SANTA FE, N.M. (AP) — Certain New Mexico foster children will be able to attend college in the state without paying tuition and fees under legislation signed into law Monday by Gov. Susana Martinez.
The new law will grant a tuition waiver at New Mexico's public colleges or universities for some high school graduates who were in the state's foster care system or in the legal custody of an American Indian tribe.
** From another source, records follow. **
<file path="src/rtl/ky32_pkg.sv">
// Shared KY32 buffering definitions: occupancy state encoding reused by the
// skid register and later buffering blocks.
package ky32_pkg;

    typedef enum logic [1:0] {
        EMPTY = 2'd0,
        BUSY  = 2'd1,
        FULL  = 2'd2
    } skid_state_t;

    // The encoding is chosen so the state value is the occupancy itself.
    function automatic logic [1:0] state_count(input skid_state_t s);
        return s;
    endfunction

endpackage

</file>
<file path="src/rtl/ky32_skid_reg_if.sv">
// Valid/ready handshake bundle around a KY32 skid register stage.
// master = the stage itself, slave = the surrounding logic driving it.
interface ky32_skid_reg_if #(
    parameter int WIDTH = 32
);
    logic             in_valid;
    logic [WIDTH-1:0] in_data;
    logic             in_ready;
    logic             out_valid;
    logic [WIDTH-1:0] out_data;
    logic             out_ready;
    logic [1:0]       count;

    modport master (
        input  in_valid, in_data, out_ready,
        output in_ready, out_valid, out_data, count
    );

    modport slave (
        output in_valid, in_data, out_ready,
        input  in_ready, out_valid, out_data, count
    );
endinterface

</file>
<file path="src/rtl/ky32_dffe_w.sv">
// WIDTH-wide enable register with async active-low clear and a synchronous
// flush that reloads the reset value.
module ky32_dffe_w #(
    parameter int               WIDTH   = 32,
    parameter logic [WIDTH-1:0] RST_VAL = '0
) (
    input  logic             clk,
    input  logic             clrn,
    input  logic             flush,
    input  logic             en,
    input  logic [WIDTH-1:0] d,
    output logic [WIDTH-1:0] q
);

    always_ff @(posedge clk or negedge clrn) begin
        if (!clrn)
            q <= RST_VAL;
        else if (flush)
            q <= RST_VAL;
        else if (en)
            q <= d;
    end

endmodule

</file>
<file path="src/rtl/ky32_skid_reg.sv">
// Two-entry skid pipeline register: full throughput, all handshake outputs
// decoded from flops so out_ready never reaches in_ready combinationally.
module ky32_skid_reg
    import ky32_pkg::*;
#(
    parameter int               WIDTH   = 32,
    parameter logic [WIDTH-1:0] RST_VAL = '0
) (
    input  logic             clk,
    input  logic             clrn,
    input  logic             flush,
    ky32_skid_reg_if.master  bus
);

    skid_state_t      state;
    logic             main_en;
    logic             skid_en;
    logic [WIDTH-1:0] main_d;
    logic [WIDTH-1:0] main_q;
    logic [WIDTH-1:0] skid_q;

    always_ff @(posedge clk or negedge clrn) begin
        if (!clrn) begin
            state <= EMPTY;
        end else if (flush) begin
            state <= EMPTY;
        end else begin
            case (state)
                EMPTY: if (bus.in_valid) state <= BUSY;
                BUSY: begin
                    if (bus.in_valid && !bus.out_ready)
                        state <= FULL;
                    else if (!bus.in_valid && bus.out_ready)
                        state <= EMPTY;
                end
                FULL: if (bus.out_ready) state <= BUSY;
                default: state <= EMPTY;
            endcase
        end
    end

    // When FULL the head refills from the skid entry; otherwise from upstream.
    always_comb begin
        main_en = 1'b0;
        skid_en = 1'b0;
        main_d  = bus.in_data;
        case (state)
            EMPTY: main_en = bus.in_valid;
            BUSY: begin
                main_en = bus.in_valid && bus.out_ready;
                skid_en = bus.in_valid && !bus.out_ready;
            end
            FULL: begin
                main_en = bus.out_ready;
                main_d  = skid_q;
            end
            default: ;
        endcase
    end

    ky32_dffe_w #(
        .WIDTH   (WIDTH),
        .RST_VAL (RST_VAL)
    ) u_main (
        .clk   (clk),
        .clrn  (clrn),
        .flush (flush),
        .en    (main_en),
        .d     (main_d),
        .q     (main_q)
    );

    ky32_dffe_w #(
        .WIDTH   (WIDTH),
        .RST_VAL (RST_VAL)
    ) u_skid (
        .clk   (clk),
        .clrn  (clrn),
        .flush (flush),
        .en    (skid_en),
        .d     (bus.in_data),
        .q     (skid_q)
    );

    assign bus.out_valid = (state != EMPTY);
    assign bus.in_ready  = (state != FULL);
    assign bus.out_data  = main_q;
    assign bus.count     = state_count(state);

endmodule

</file>
<file path="src/flat_wrapper.sv">
// flat-port wrapper written by rule: the top's interface ports become plain ports
module ky32_skid_reg_flat import ky32_pkg::*;
#(
    parameter int               WIDTH   = 32,
    parameter logic [WIDTH-1:0] RST_VAL = '0
)
  (clk, clrn, flush, bus_in_valid, bus_in_data, bus_out_ready, bus_in_ready, bus_out_valid, bus_out_data, bus_count);
  ky32_skid_reg_if #(.WIDTH(WIDTH)) bus_i ();
  input  logic clk;
  input  logic clrn;
  input  logic flush;
  input wire logic [$bits(bus_i.in_valid)-1:0] bus_in_valid;
  input wire logic [$bits(bus_i.in_data)-1:0] bus_in_data;
  input wire logic [$bits(bus_i.out_ready)-1:0] bus_out_ready;
  output wire logic [$bits(bus_i.in_ready)-1:0] bus_in_ready;
  output wire logic [$bits(bus_i.out_valid)-1:0] bus_out_valid;
  output wire logic [$bits(bus_i.out_data)-1:0] bus_out_data;
  output wire logic [$bits(bus_i.count)-1:0] bus_count;
  assign bus_i.in_valid = bus_in_valid;
  assign bus_i.in_data = bus_in_data;
  assign bus_i.out_ready = bus_out_ready;
  assign bus_in_ready = bus_i.in_ready;
  assign bus_out_valid = bus_i.out_valid;
  assign bus_out_data = bus_i.out_data;
  assign bus_count = bus_i.count;
  ky32_skid_reg #(.WIDTH(WIDTH), .RST_VAL(RST_VAL)) u_core (.clk(clk), .clrn(clrn), .flush(flush), .bus(bus_i));
endmodule
</file>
Among those potentially eligible would be youth in foster care when they become age 18 and those who were adopted after turning 14.
"Improving student achievement is one of my most important priorities, and that includes opening up opportunities for higher education to more New Mexico students," Martinez said in a statement. "Ensuring more children who grow up in foster care can go to college is a strong step in the right direction."
At least 21 states offer tuition waivers for foster children, according to the National Resource Center for Youth Development.
The state Children, Youth and Families Department, which administers New Mexico's foster care system, reported that 316 New Mexico students turned 18 while in foster care between 2010 and 2013. And 118 foster children ages 14 to 18 were adopted during that time.
The tuition measure, sponsored by Democratic Sen. George Munoz of Gallup, unanimously passed the Legislature. The law takes effect May 21.
Martinez also signed bills that will:
— Increase liquor tax revenue going to local drunken-driving prevention programs for three years.
— Allocate $2 million for the New Mexico Finance Authority to provide grants to communities for planning infrastructure, including water projects
— Give businesses more time to potentially reduce their tax liability after experiencing an operating loss. Businesses will be able carry forward a net operating loss for 20 years, rather than five years currently, to apply it against profits in a future year and reduce income tax liability. Martinez said the change puts New Mexico's tax policy on an equal footing with neighboring states such as Arizona and Colorado.